# Interest in a hedgehog



## ChameleonLover (Dec 13, 2011)

These little guys are so cute and ive always been interested in them. Then today I found a breeder extremely close to my house. But I do realize the importance of doing research on pets before bringing them home. I've googled a few caresheet, I was wondering if you guys could provide me with a caresheet that is used around here that you experts can confirm as a good and informative caresheet.

Thanks in advance


----------



## Christemo (Oct 5, 2011)

There's too much information to fit onto one care sheet.
This book is a free download and has everything you need to learn in it.
http://www.hedgehogbook.webs.com/


----------



## JackieMackk (Nov 24, 2011)

The entire forums section here is a caresheet you should really read or start exploring before you get one - great information from some of the best people!


----------



## TeddysMommy (Apr 24, 2011)

I agree with Christemo, the book she recommended is written by our very own mod. LizardGirl  It's a great resource, also read every stickies that are pinned, they are filled with great info! And good luck with your potential hedgie


----------



## Hedgehogger (Dec 8, 2011)

I know everyone here loves hedgehogs, and there's much more to them than just the care basics. When I was looking at getting my little Buttercup of Poo, I did the same thing - researched care instructions, feeding, bedding, etc, etc but none of that really prepared me for the full poo experience. I don't want to taint anyone's opinion of the little prickly pears, but boy they require much more maintenance than a hamster or mouse. In fact, my cat needed less care on a day to day basis! So as long as you are prepared for the full 10 yards (of poo, pee, and hedgehogcaregiving), you might want to visit someone who has a hedgehog and ask them firsthand what it's like.
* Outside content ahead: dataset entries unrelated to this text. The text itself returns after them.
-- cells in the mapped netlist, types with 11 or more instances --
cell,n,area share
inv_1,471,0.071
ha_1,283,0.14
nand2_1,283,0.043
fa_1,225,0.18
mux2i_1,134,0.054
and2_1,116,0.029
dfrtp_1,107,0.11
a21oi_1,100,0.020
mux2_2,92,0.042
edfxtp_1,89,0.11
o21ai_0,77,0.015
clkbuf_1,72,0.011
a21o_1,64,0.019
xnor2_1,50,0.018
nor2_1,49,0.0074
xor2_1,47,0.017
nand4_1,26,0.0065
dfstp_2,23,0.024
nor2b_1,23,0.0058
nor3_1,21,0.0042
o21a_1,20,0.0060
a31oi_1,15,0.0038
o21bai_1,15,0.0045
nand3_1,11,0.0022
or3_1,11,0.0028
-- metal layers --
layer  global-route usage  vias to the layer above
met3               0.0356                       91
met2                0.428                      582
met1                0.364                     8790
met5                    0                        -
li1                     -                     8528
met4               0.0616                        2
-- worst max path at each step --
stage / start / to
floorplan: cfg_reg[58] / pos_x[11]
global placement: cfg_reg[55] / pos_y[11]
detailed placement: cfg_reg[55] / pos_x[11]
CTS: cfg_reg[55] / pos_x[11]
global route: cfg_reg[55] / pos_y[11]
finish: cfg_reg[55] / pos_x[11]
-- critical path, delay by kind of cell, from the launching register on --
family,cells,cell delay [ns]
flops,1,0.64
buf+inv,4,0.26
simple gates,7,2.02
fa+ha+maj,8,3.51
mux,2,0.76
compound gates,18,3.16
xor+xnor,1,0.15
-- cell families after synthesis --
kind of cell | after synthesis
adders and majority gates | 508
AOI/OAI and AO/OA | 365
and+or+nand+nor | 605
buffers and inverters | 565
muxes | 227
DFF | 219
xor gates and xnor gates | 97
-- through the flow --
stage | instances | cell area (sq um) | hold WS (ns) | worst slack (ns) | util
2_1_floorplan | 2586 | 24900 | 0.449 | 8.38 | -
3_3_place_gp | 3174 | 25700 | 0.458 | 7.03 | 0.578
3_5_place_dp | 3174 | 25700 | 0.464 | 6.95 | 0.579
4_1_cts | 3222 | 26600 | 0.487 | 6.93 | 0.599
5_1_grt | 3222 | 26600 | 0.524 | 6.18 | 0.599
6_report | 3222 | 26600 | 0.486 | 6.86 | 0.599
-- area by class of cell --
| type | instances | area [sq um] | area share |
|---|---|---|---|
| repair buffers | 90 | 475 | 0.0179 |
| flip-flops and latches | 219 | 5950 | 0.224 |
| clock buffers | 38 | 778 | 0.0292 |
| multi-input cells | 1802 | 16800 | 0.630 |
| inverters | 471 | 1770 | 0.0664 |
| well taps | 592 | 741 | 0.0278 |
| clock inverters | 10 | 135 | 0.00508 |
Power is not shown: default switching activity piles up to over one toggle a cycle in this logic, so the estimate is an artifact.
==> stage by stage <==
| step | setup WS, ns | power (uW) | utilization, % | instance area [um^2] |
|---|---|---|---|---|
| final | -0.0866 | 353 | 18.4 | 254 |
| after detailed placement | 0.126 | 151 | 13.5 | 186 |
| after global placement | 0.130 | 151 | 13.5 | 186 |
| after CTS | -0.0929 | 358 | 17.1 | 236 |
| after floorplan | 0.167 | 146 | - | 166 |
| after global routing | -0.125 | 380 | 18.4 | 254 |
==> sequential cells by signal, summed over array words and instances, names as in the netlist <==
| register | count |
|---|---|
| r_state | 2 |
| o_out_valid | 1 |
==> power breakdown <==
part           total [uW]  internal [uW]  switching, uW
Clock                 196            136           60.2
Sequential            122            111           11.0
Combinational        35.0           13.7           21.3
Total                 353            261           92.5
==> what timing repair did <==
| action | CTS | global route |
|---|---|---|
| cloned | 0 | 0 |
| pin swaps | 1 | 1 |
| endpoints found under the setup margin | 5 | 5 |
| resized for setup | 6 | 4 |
$ cat config.mk
export PLATFORM = sky130hd
export DESIGN_NAME = fbfl_cfg_regs
export DESIGN_NICKNAME = d
export VERILOG_FILES = /design/src/hw/rtl/fbfl_pkg.sv /design/src/hw/rtl/fbfl_cfg_regs.sv
export SDC_FILE = /design/constraint.sdc
export NUM_CORES = 1
export LEC_CHECK = 0
export BUFFER_PORTS_ARGS = -buffer_cell sky130_fd_sc_hd__clkbuf_2
export CAP_MARGIN = 40
export CORE_ASPECT_RATIO = 0.75
export CORE_MARGIN = 4
export CORE_UTILIZATION = 42
export DETAILED_ROUTE_END_ITERATION = 7
export PLACE_DENSITY = 0.84
export SETUP_SLACK_MARGIN = 0.1
export SLEW_MARGIN = 10
export SYNTH_ARGS = -nofsm -noshare
export SYNTH_HDL_FRONTEND = slang
export SYNTH_SLANG_ARGS = --single-unit
$ cat constraint.sdc
create_clock -name clk -period 1.16 [get_ports clk]
set_input_delay 0.116 -clock clk [delete_from_list [all_inputs] [get_ports clk]]
set_output_delay 0.116 -clock clk [all_outputs]
set_load 0.03 [all_outputs]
For example, I have to clean the little gal's wheel every morning since there's poo and pee on it centrifuged everywhere. Some of it's dried on and some of it is not. The pee you can't see, but you can smell hello! It's not a big job, but in the morning you have to have a strong stomach to deal with that sort of thing. They also seem to sleep a lot, or at least mine does with all her late night secretive partying. I have yet to see her centrifuge her products on her wheel once so that's not much fun there.

They are pretty scared of everything so unless yours bonds it could be a one way love relationship for a while. I'm still working on mine at the moment. On the plus side, they are ever so cute and pretty neat little animals.


----------



## shaelikestaquitos (Feb 2, 2010)

Hedgehogger said:


> I know everyone here loves hedgehogs, and there's much more to them than just the care basics. When I was looking at getting my little Buttercup of Poo, I did the same thing - researched care instructions, feeding, bedding, etc, etc but none of that really prepared me for the full poo experience. I don't want to taint anyone's opinion of the little prickly pears, but boy they require much more maintenance than a hamster or mouse. In fact, my cat needed less care on a day to day basis! So as long as you are prepared for the full 10 yards (of poo, pee, and hedgehogcaregiving), you might want to visit someone who has a hedgehog and ask them firsthand what it's like.
> 
> For example, I have to clean the little gal's wheel every morning since there's poo and pee on it centrifuged everywhere. Some of it's dried on and some of it is not. The pee you can't see, but you can smell hello! It's not a big job, but in the morning you have to have a strong stomach to deal with that sort of thing. They also seem to sleep a lot, or at least mine does with all her late night secretive partying. I have yet to see her centrifuge her products on her wheel once so that's not much fun there.
> 
> They are pretty scared of everything so unless yours bonds it could be a one way love relationship for a while. I'm still working on mine at the moment. On the plus side, they are ever so cute and pretty neat little animals.


I agree :lol:

So... much... poop.

Be ready for it


----------



## Christemo (Oct 5, 2011)

Poop.









Poop.









Poop.


----------



## Arquan (Nov 9, 2011)

:shock: Hello poop...


----------



## Hedgehogger (Dec 8, 2011)

Heh, ah, let's not scare chameleonlover _completely _away from small, spiney, semi-wild mammals. Those scenes are what frightened me back to using cured pine shavings! Why can't hedgehogs be more catlike? I could tolerate the teenage grumpypants like behaviour, partying all night, and maybe even the poo fights if they could just use a litterbox like a cat while in their cages.


----------



## shaelikestaquitos (Feb 2, 2010)

Kashi uses his litter box fine... although, sometimes he "misses" and I find poop around the litter :lol: Besides that he is quite good about it 

But yes... Especially when they're babies... there is so. much. poop.


----------



## ChameleonLover (Dec 13, 2011)

First, thanks for all the responses and I'll have to check out that book.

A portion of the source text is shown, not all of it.